CrowdStrike-update veroorzaakt crashes van Windows-systemen en wereldwijde storingen
Een defect onderdeel in de nieuwste update van CrowdStrike Falcon laat Windows-systemen crashen, wat invloed heeft op verschillende organisaties en diensten over de hele wereld, waaronder luchthavens, tv-stations en ziekenhuizen.
De storing treft Windows-werkstations en -servers, waarbij gebruikers massale uitval melden die hele bedrijven en vloten van honderdduizenden computers offline haalde.
20.07.2024
Gevolgen van CrowdStrike storingen wereldwijd:
| Land | Impact |
|---|---|
| Australië | Media, luchtvaartmaatschappijen, supermarkten, banken en ziekenhuizen getroffen |
| België | Treinkaartverkoop, digitale aankondigingen, media, banken, luchthavens en overheidsdiensten verstoord |
| Canada | TD Canada Trust app en Vancouver International Airport getroffen |
| China | Wijdverspreide blauwe schermen, sommige bedrijven mochten eerder sluiten |
| Kroatië | Gezondheidsinformatiesystemen en problemen met luchtverkeersleiding |
| Tsjechië | Praagse luchthaven getroffen |
| Frankrijk | TV-kanalen en systemen voor de Olympische Spelen in Parijs verstoord |
| Duitsland | Vluchten op Berlin Airport gestopt, Lufthansa getroffen, ziekenhuisoperaties geannuleerd |
| Hongarije | Problemen op de luchthaven van Boedapest |
| Hongkong | Vertragingen bij het inchecken op de luchthaven, luchtvaartboekingssystemen uitgevallen |
| India | Grote luchtvaartmaatschappijen en IT-bedrijven getroffen |
| Israël | Nooddiensten, ziekenhuizen en banken getroffen |
| Japan | Problemen bij luchtvaartmaatschappij Spring Japan |
| Maleisië | Problemen met het ticketingsysteem van KTMB-spoorwegen |
| Nederland | Schiphol luchthaven, banken en medische diensten verstoord |
| Nieuw-Zeeland | Banken, supermarkten, Auckland Transport en Christchurch Airport getroffen |
| Filipijnen | Grote banken, telecommunicatie, luchtvaartmaatschappijen en overheidswebsite uitgevallen |
| Zuid-Afrika | Problemen met bankieren |
| Zuid-Korea | Problemen bij luchtvaartmaatschappij Jeju Air |
| Singapore | Vertragingen op Changi Airport, verschillende diensten verstoord |
| Spanje | IT-storing in nationale luchtverkeersleiding |
| Zwitserland | Landingen op luchthaven Zürich gestopt |
| Verenigd Koninkrijk | Nieuws kanalen, luchthavens, spoorwegmaatschappijen, NHS en verschillende diensten verstoord |
| Verenigde Staten | Grondstops bij luchtvaartmaatschappijen, 911-diensten verstoord, aandelen van Microsoft en CrowdStrike gedaald |
Wat is bekend?
- De problemen veroorzaakt door de update van de CrowdStrike-agent doen zich alleen voor op Windows-systemen. Linux- en Mac-systemen zijn niet getroffen.

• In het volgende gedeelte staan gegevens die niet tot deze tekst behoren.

**src/rtl/lbb_pkg.sv**
```systemverilog
// ----------------------------------------------------------------------------
// lbb_pkg: shared types and constants for the LED blink/breathe generator
// Mode and register codes, configuration and result structs, sine table.
// ----------------------------------------------------------------------------
package lbb_pkg;

  // field widths
  localparam int unsigned NOW_W    = 32;
  localparam int unsigned LEVEL_W  = 8;
  localparam int unsigned PERIOD_W = 16;
  localparam int unsigned MODE_W   = 3;
  localparam int unsigned CFG_IDX_W = 2;
  localparam int unsigned ROM_AW   = 6;
  localparam int unsigned ROM_DEPTH = 64;

  // brightness levels
  localparam logic [LEVEL_W-1:0] LEVEL_OFF  = 8'd0;
  localparam logic [LEVEL_W-1:0] LEVEL_FULL = 8'd255;

  // reset values of the period registers
  localparam logic [PERIOD_W-1:0] FAST_RST    = 16'd300;
  localparam logic [PERIOD_W-1:0] SLOW_RST    = 16'd800;
  localparam logic [PERIOD_W-1:0] BREATHE_RST = 16'd40;

  // output mode
  typedef enum logic [MODE_W-1:0] {
    MODE_OFF     = 3'd0,
    MODE_ON      = 3'd1,
    MODE_SLOW    = 3'd2,
    MODE_FAST    = 3'd3,
    MODE_BREATHE = 3'd4
  } mode_e;

  // configuration register index
  typedef enum logic [CFG_IDX_W-1:0] {
    REG_MODE    = 2'd0,
    REG_FAST    = 2'd1,
    REG_SLOW    = 2'd2,
    REG_BREATHE = 2'd3
  } cfg_idx_e;

  // configuration seen by the step logic
  typedef struct packed {
    logic [MODE_W-1:0]   mode;
    logic [PERIOD_W-1:0] fast_half_period;
    logic [PERIOD_W-1:0] slow_half_period;
    logic [PERIOD_W-1:0] breathe_step_period;
    logic                mode_wr;
  } cfg_t;

  // one result beat
  typedef struct packed {
    logic [LEVEL_W-1:0] brightness;
    logic               update;
  } res_t;

  // one sine period, centred on mid scale
  localparam logic [LEVEL_W-1:0] SINE_ROM [ROM_DEPTH] = '{
    8'd128, 8'd140, 8'd153, 8'd165, 8'd177, 8'd188, 8'd199, 8'd209,
    8'd218, 8'd226, 8'd234, 8'd240, 8'd245, 8'd250, 8'd253, 8'd254,
    8'd254, 8'd253, 8'd250, 8'd245, 8'd240, 8'd234, 8'd226, 8'd218,
    8'd209, 8'd199, 8'd188, 8'd177, 8'd165, 8'd153, 8'd140, 8'd128,
    8'd128, 8'd116, 8'd103, 8'd91,  8'd79,  8'd68,  8'd57,  8'd47,
    8'd38,  8'd30,  8'd22,  8'd16,  8'd11,  8'd6,   8'd3,   8'd2,
    8'd2,   8'd3,   8'd6,   8'd11,  8'd16,  8'd22,  8'd30,  8'd38,
    8'd47,  8'd57,  8'd68,  8'd79,  8'd91,  8'd103, 8'd116, 8'd128
  };

  function automatic logic [LEVEL_W-1:0] sine_lookup(input logic [ROM_AW-1:0] idx);
    return SINE_ROM[idx];
  endfunction

endpackage

```
**src/rtl/lbb_if.sv**
```systemverilog
// ----------------------------------------------------------------------------
// lbb_in_if / lbb_out_if: valid/ready channels of the LED generator
// Time stamp channel in, brightness result channel out.
// ----------------------------------------------------------------------------
interface lbb_in_if;
  logic                       valid;
  logic                       ready;
  logic [lbb_pkg::NOW_W-1:0]  now_ms;

  modport source (output valid, output now_ms, input ready);
  modport sink   (input valid, input now_ms, output ready);
endinterface

interface lbb_out_if;
  logic                        valid;
  logic                        ready;
  logic [lbb_pkg::LEVEL_W-1:0] brightness;
  logic                        update;

  modport source (output valid, output brightness, output update, input ready);
  modport sink   (input valid, input brightness, input update, output ready);
endinterface

```
**src/rtl/lbb_cfg_regs.sv**
```systemverilog
// ----------------------------------------------------------------------------
// lbb_cfg_regs: configuration register file
// Mode and three period registers; zero period writes are dropped.
// ----------------------------------------------------------------------------
module lbb_cfg_regs (
  input  logic                             clk_i,
  input  logic                             rst_ni,
  input  logic                             cfg_we_i,
  input  logic [lbb_pkg::CFG_IDX_W-1:0]    cfg_idx_i,
  input  logic [lbb_pkg::PERIOD_W-1:0]     cfg_data_i,
  output lbb_pkg::cfg_t                    cfg_o
);

  logic [lbb_pkg::MODE_W-1:0]   mode_q;
  logic [lbb_pkg::PERIOD_W-1:0] fast_q, slow_q, breathe_q;
  logic                         data_nz;

  assign data_nz = (cfg_data_i != '0);

  // register writes
  always_ff @(posedge clk_i or negedge rst_ni) begin
    if (!rst_ni) begin
      mode_q    <= lbb_pkg::MODE_OFF;
      fast_q    <= lbb_pkg::FAST_RST;
      slow_q    <= lbb_pkg::SLOW_RST;
      breathe_q <= lbb_pkg::BREATHE_RST;
    end else if (cfg_we_i) begin
      case (lbb_pkg::cfg_idx_e'(cfg_idx_i))
        lbb_pkg::REG_MODE:    mode_q <= cfg_data_i[lbb_pkg::MODE_W-1:0];
        lbb_pkg::REG_FAST:    if (data_nz) fast_q <= cfg_data_i;
        lbb_pkg::REG_SLOW:    if (data_nz) slow_q <= cfg_data_i;
        lbb_pkg::REG_BREATHE: if (data_nz) breathe_q <= cfg_data_i;
        default: ;
      endcase
    end
  end

  always_comb begin
    cfg_o.mode                = mode_q;
    cfg_o.fast_half_period    = fast_q;
    cfg_o.slow_half_period    = slow_q;
    cfg_o.breathe_step_period = breathe_q;
    cfg_o.mode_wr             = cfg_we_i &&
                                (lbb_pkg::cfg_idx_e'(cfg_idx_i) == lbb_pkg::REG_MODE);
  end

endmodule

```
**src/rtl/lbb_step.sv**
```systemverilog
// ----------------------------------------------------------------------------
// lbb_step: pattern step logic and its state
// Elapsed time test, phase counter and level selection for one time stamp.
// ----------------------------------------------------------------------------
module lbb_step #(
  parameter int unsigned PHASE_STEPS = 64,
  parameter int unsigned TIME_WIDTH  = 32
) (
  input  logic                          clk_i,
  input  logic                          rst_ni,
  input  lbb_pkg::cfg_t                 cfg_i,
  input  logic                          step_i,
  input  logic [lbb_pkg::NOW_W-1:0]     now_i,
  output lbb_pkg::res_t                 res_o
);

  localparam int unsigned PHASE_W = $clog2(PHASE_STEPS);
  localparam logic [PHASE_W-1:0] PHASE_LAST = PHASE_W'(PHASE_STEPS - 1);

  logic [TIME_WIDTH-1:0]        last_q, last_d;
  logic [PHASE_W-1:0]           phase_q, phase_d;
  logic [TIME_WIDTH-1:0]        now_t, diff;
  logic [lbb_pkg::PERIOD_W-1:0] period;
  logic                         elapsed;
  logic                         advance;

  // wrapping time since the last change
  assign now_t = TIME_WIDTH'(now_i);
  assign diff  = now_t - last_q;

  always_comb begin
    case (lbb_pkg::mode_e'(cfg_i.mode))
      lbb_pkg::MODE_FAST: period = cfg_i.fast_half_period;
      lbb_pkg::MODE_SLOW: period = cfg_i.slow_half_period;
      default:            period = cfg_i.breathe_step_period;
    endcase
  end

  assign elapsed = (diff >= TIME_WIDTH'(period));

  // level selection per mode
  always_comb begin
    res_o.brightness = lbb_pkg::LEVEL_OFF;
    res_o.update     = 1'b0;
    advance          = 1'b0;
    case (lbb_pkg::mode_e'(cfg_i.mode))
      lbb_pkg::MODE_OFF: begin
        res_o.update = 1'b1;
      end
      lbb_pkg::MODE_ON: begin
        res_o.brightness = lbb_pkg::LEVEL_FULL;
        res_o.update     = 1'b1;
      end
      lbb_pkg::MODE_SLOW, lbb_pkg::MODE_FAST: begin
        if (elapsed) begin
          res_o.brightness = phase_q[0] ? lbb_pkg::LEVEL_OFF : lbb_pkg::LEVEL_FULL;
          res_o.update     = 1'b1;
          advance          = 1'b1;
        end
      end
      lbb_pkg::MODE_BREATHE: begin
        if (elapsed) begin
          res_o.brightness = lbb_pkg::sine_lookup(lbb_pkg::ROM_AW'(phase_q));
          res_o.update     = 1'b1;
          advance          = 1'b1;
        end
      end
      default: ;
    endcase
  end

  // state update: a mode write clears the change time
  always_comb begin
    last_d  = last_q;
    phase_d = phase_q;
    if (cfg_i.mode_wr) begin
      last_d = '0;
    end else if (step_i && advance) begin
      last_d  = now_t;
      phase_d = (phase_q == PHASE_LAST) ? '0 : phase_q + 1'b1;
    end
  end

  always_ff @(posedge clk_i or negedge rst_ni) begin
    if (!rst_ni) begin
      last_q  <= '0;
      phase_q <= '0;
    end else begin
      last_q  <= last_d;
      phase_q <= phase_d;
    end
  end

endmodule

```
**src/rtl/led_blink_breathe_pattern_top.sv**
```systemverilog
// Path: an accepted time stamp waits in the input register; its result is
// loaded into the result register when the output is free.
// Throughput: one beat per cycle unless the output stalls; the step logic is
// a single subtract, compare and sine table read between the two registers.
// Reset: configuration returns to off mode with periods 300/800/40 ms, change
// time and phase clear to zero, both pipeline stages empty.
// ----------------------------------------------------------------------------
// led_blink_breathe_pattern_top: LED blink and breathe pattern generator
// Turns millisecond time stamps into brightness levels with update flags.
// ----------------------------------------------------------------------------
module led_blink_breathe_pattern_top #(
  parameter int unsigned PHASE_STEPS = 64,
  parameter int unsigned TIME_WIDTH  = 32
) (
  input  logic                           clk_i,
  input  logic                           rst_ni,
  input  logic                           cfg_we_i,
  input  logic [lbb_pkg::CFG_IDX_W-1:0]  cfg_idx_i,
  input  logic [lbb_pkg::PERIOD_W-1:0]   cfg_data_i,
  lbb_in_if.sink                         in_i,
  lbb_out_if.source                      out_o
);

  lbb_pkg::cfg_t cfg;
  lbb_pkg::res_t res, res_q;

  logic                         in_v_q;
  logic [lbb_pkg::NOW_W-1:0]    now_q;
  logic                         out_v_q;
  logic                         out_load;
  logic                         in_load;

  // handshake: result register frees up when empty or taken
  assign out_load = in_v_q && (!out_v_q || out_o.ready);
  assign in_load  = in_i.valid && in_i.ready;
  assign in_i.ready = !in_v_q || out_load;

  lbb_cfg_regs u_cfg (
    .clk_i      (clk_i),
    .rst_ni     (rst_ni),
    .cfg_we_i   (cfg_we_i),
    .cfg_idx_i  (cfg_idx_i),
    .cfg_data_i (cfg_data_i),
    .cfg_o      (cfg)
  );

  lbb_step #(
    .PHASE_STEPS (PHASE_STEPS),
    .TIME_WIDTH  (TIME_WIDTH)
  ) u_step (
    .clk_i  (clk_i),
    .rst_ni (rst_ni),
    .cfg_i  (cfg),
    .step_i (out_load),
    .now_i  (now_q),
    .res_o  (res)
  );

  // input stage
  always_ff @(posedge clk_i or negedge rst_ni) begin
    if (!rst_ni) begin
      in_v_q <= 1'b0;
    end else if (in_i.ready) begin
      in_v_q <= in_i.valid;
    end
  end

  always_ff @(posedge clk_i) begin
    if (in_load) begin
      now_q <= in_i.now_ms;
    end
  end

  // result stage
  always_ff @(posedge clk_i or negedge rst_ni) begin
    if (!rst_ni) begin
      out_v_q <= 1'b0;
    end else if (!out_v_q || out_o.ready) begin
      out_v_q <= in_v_q;
    end
  end

  always_ff @(posedge clk_i) begin
    if (out_load) begin
      res_q <= res;
    end
  end

  assign out_o.valid      = out_v_q;
  assign out_o.brightness = res_q.brightness;
  assign out_o.update     = res_q.update;

endmodule

```
**src/flat_wrapper.sv**
```systemverilog
// flat-port wrapper written by rule: the top's interface ports become plain ports
module led_blink_breathe_pattern_top_flat 
#(
  parameter int unsigned PHASE_STEPS = 64,
  parameter int unsigned TIME_WIDTH  = 32
)
  (clk_i, rst_ni, cfg_we_i, cfg_idx_i, cfg_data_i, in_i_valid, in_i_now_ms, in_i_ready, out_o_valid, out_o_brightness, out_o_update, out_o_ready);
  lbb_in_if in_i_i ();
  lbb_out_if out_o_i ();
  input  logic clk_i;
  input  logic rst_ni;
  input  logic cfg_we_i;
  input  logic [lbb_pkg::CFG_IDX_W-1:0] cfg_idx_i;
  input  logic [lbb_pkg::PERIOD_W-1:0] cfg_data_i;
  input wire logic [$bits(in_i_i.valid)-1:0] in_i_valid;
  input wire logic [$bits(in_i_i.now_ms)-1:0] in_i_now_ms;
  output wire logic [$bits(in_i_i.ready)-1:0] in_i_ready;
  output wire logic [$bits(out_o_i.valid)-1:0] out_o_valid;
  output wire logic [$bits(out_o_i.brightness)-1:0] out_o_brightness;
  output wire logic [$bits(out_o_i.update)-1:0] out_o_update;
  input wire logic [$bits(out_o_i.ready)-1:0] out_o_ready;
  assign in_i_i.valid = in_i_valid;
  assign in_i_i.now_ms = in_i_now_ms;
  assign in_i_ready = in_i_i.ready;
  assign out_o_valid = out_o_i.valid;
  assign out_o_brightness = out_o_i.brightness;
  assign out_o_update = out_o_i.update;
  assign out_o_i.ready = out_o_ready;
  led_blink_breathe_pattern_top #(.PHASE_STEPS(PHASE_STEPS), .TIME_WIDTH(TIME_WIDTH)) u_core (.clk_i(clk_i), .rst_ni(rst_ni), .cfg_we_i(cfg_we_i), .cfg_idx_i(cfg_idx_i), .cfg_data_i(cfg_data_i), .in_i(in_i_i), .out_o(out_o_i));
endmodule
```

- Windows-systemen die vanochtend (19-07-2024) later dan 05:27 UTC online zijn gekomen, zijn niet getroffen.
- De workaround die CrowdStrike heeft aangeboden werkt. In sommige gevallen is een variant van de workaround nodig.
Oplossing: De versie die problemen veroorzaakt is: Channel file ‘C-00000291*.sys’ met timestamp ‘0409 UTC’. Versies van dit bestand met een timestamp van ‘0527 UTC’ of later zijn goede versies.
Stappen:
- Systeem herstarten: Probeer bij systemen die de update wel hebben uitgevoerd allereerst het systeem te herstarten om daarmee automatisch een nieuwe versie van de channel file te downloaden.
- Handmatige interventie:
- Boot Windows naar de Safe Mode.
- Navigeer naar
C:\Windows\System32\drivers\CrowdStrikedirectory in Explorer. - Lokaliseer bestand
C-00000291*.sys, klik op de rechtermuisknop en verwijder het bestand of hernoem deze naarC-00000291*.renamed. - Boot de host opnieuw.
Workaround:
- BIOS Storage op ‘RAID’:
- Voor fysieke laptop/desktop systemen waarop BIOS storage op ‘RAID’ ingesteld staat, moet mogelijkerwijs eerst deze instelling worden gewijzigd van ‘RAID’ naar ‘AHCI/NVMe’ voordat de C:\ drive in Safe Mode zichtbaar is.
- BitLocker-gebruikers:
- Gebruik de ‘advanced restart options’ om een command prompt te openen.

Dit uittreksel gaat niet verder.